▶ Problem to solve: Work through the entries below and show every line in which "register" is found.

■ ■ ■ ■ ■ ■ ■

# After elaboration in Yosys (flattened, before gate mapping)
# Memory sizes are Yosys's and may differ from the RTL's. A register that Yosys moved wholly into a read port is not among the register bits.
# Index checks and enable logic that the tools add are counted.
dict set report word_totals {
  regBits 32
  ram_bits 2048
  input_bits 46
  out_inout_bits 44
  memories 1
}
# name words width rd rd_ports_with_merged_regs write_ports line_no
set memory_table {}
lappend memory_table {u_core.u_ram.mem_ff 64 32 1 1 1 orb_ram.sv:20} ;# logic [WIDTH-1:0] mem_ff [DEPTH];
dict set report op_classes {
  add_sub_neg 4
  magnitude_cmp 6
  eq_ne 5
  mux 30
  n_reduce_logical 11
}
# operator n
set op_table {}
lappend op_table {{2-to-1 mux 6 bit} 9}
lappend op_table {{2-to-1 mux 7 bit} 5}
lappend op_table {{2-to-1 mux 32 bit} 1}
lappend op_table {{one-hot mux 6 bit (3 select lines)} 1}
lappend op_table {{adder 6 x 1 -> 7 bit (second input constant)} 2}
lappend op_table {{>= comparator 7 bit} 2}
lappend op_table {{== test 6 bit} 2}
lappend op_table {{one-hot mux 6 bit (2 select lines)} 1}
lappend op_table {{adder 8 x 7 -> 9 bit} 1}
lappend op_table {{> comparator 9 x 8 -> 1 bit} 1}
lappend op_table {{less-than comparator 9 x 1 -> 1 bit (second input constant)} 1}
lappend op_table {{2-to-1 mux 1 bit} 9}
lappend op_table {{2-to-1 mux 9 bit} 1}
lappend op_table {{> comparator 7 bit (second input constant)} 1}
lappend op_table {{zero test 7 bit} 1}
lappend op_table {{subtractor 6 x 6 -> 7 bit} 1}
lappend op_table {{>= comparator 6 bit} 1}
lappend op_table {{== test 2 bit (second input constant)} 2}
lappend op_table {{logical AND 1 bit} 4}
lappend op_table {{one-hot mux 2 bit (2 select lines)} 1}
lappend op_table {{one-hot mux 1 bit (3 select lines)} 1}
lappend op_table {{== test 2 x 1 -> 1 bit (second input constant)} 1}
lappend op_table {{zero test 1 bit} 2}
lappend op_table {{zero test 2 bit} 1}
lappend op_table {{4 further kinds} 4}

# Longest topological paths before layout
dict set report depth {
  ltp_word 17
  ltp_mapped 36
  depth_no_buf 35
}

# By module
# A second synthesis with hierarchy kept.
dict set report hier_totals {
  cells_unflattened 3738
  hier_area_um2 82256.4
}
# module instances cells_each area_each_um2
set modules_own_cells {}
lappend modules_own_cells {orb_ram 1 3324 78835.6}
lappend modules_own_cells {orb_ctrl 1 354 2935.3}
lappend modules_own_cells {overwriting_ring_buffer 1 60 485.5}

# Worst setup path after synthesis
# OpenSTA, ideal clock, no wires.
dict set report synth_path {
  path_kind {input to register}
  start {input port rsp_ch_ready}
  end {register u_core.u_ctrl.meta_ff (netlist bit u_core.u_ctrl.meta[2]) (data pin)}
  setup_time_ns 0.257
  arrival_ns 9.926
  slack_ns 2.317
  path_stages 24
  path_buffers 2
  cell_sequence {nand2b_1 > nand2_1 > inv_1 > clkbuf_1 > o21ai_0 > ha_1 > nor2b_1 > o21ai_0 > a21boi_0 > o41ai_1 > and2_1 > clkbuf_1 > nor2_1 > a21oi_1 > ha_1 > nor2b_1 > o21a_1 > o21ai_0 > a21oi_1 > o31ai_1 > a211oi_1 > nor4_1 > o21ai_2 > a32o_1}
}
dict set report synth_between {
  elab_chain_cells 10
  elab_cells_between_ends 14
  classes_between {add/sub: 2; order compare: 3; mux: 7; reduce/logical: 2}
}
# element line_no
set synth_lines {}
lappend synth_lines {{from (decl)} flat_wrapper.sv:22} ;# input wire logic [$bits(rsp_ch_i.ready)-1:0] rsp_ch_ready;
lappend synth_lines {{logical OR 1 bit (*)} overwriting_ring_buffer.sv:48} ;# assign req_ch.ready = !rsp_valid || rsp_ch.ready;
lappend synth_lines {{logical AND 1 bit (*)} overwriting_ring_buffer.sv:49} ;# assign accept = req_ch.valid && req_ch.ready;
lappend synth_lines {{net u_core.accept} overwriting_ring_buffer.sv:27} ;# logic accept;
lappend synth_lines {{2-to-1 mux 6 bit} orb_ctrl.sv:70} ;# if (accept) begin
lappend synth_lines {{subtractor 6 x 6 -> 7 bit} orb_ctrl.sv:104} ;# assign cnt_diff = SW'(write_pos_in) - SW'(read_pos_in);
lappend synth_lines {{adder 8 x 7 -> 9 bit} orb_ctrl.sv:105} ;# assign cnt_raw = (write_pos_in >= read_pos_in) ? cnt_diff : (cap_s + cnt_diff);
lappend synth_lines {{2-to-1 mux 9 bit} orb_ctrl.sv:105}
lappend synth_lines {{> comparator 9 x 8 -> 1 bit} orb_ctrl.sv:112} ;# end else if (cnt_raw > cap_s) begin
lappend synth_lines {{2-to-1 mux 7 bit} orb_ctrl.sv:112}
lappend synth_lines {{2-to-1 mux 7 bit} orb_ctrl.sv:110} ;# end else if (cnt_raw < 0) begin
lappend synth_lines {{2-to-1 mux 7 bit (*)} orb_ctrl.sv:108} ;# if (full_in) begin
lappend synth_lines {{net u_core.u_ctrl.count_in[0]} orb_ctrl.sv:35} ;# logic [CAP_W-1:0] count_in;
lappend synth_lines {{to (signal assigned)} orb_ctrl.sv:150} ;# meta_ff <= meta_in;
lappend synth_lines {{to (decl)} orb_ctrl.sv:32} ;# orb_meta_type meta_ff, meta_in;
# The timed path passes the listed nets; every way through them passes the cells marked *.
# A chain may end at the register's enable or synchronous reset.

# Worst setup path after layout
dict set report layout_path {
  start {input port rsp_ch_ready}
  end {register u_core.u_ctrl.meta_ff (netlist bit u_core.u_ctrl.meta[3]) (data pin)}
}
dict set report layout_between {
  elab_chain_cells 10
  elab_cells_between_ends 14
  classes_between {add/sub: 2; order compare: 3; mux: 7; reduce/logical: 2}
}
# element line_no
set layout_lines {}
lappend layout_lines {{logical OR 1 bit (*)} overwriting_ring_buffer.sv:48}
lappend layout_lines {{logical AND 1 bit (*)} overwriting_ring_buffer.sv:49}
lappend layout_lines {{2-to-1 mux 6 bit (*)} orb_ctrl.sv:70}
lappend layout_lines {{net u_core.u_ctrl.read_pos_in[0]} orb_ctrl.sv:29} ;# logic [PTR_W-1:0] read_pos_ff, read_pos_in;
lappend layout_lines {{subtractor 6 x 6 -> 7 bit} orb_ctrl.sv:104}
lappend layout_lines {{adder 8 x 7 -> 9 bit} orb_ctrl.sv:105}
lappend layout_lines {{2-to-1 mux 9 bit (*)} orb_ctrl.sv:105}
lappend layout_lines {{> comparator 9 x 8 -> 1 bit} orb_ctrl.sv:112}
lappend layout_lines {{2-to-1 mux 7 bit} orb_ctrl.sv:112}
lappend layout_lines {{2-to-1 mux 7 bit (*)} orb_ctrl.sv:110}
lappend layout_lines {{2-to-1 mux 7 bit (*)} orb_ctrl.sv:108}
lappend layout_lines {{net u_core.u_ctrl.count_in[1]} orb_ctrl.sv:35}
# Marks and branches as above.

■ ■ ■ ■ ■ ■ ■

▶ Answer for this exercise:
# Memory sizes are Yosys's and may differ from the RTL's. A register that Yosys moved wholly into a read port is not among the register bits.
  path_kind {input to register}
  end {register u_core.u_ctrl.meta_ff (netlist bit u_core.u_ctrl.meta[2]) (data pin)}
# A chain may end at the register's enable or synchronous reset.
  end {register u_core.u_ctrl.meta_ff (netlist bit u_core.u_ctrl.meta[3]) (data pin)}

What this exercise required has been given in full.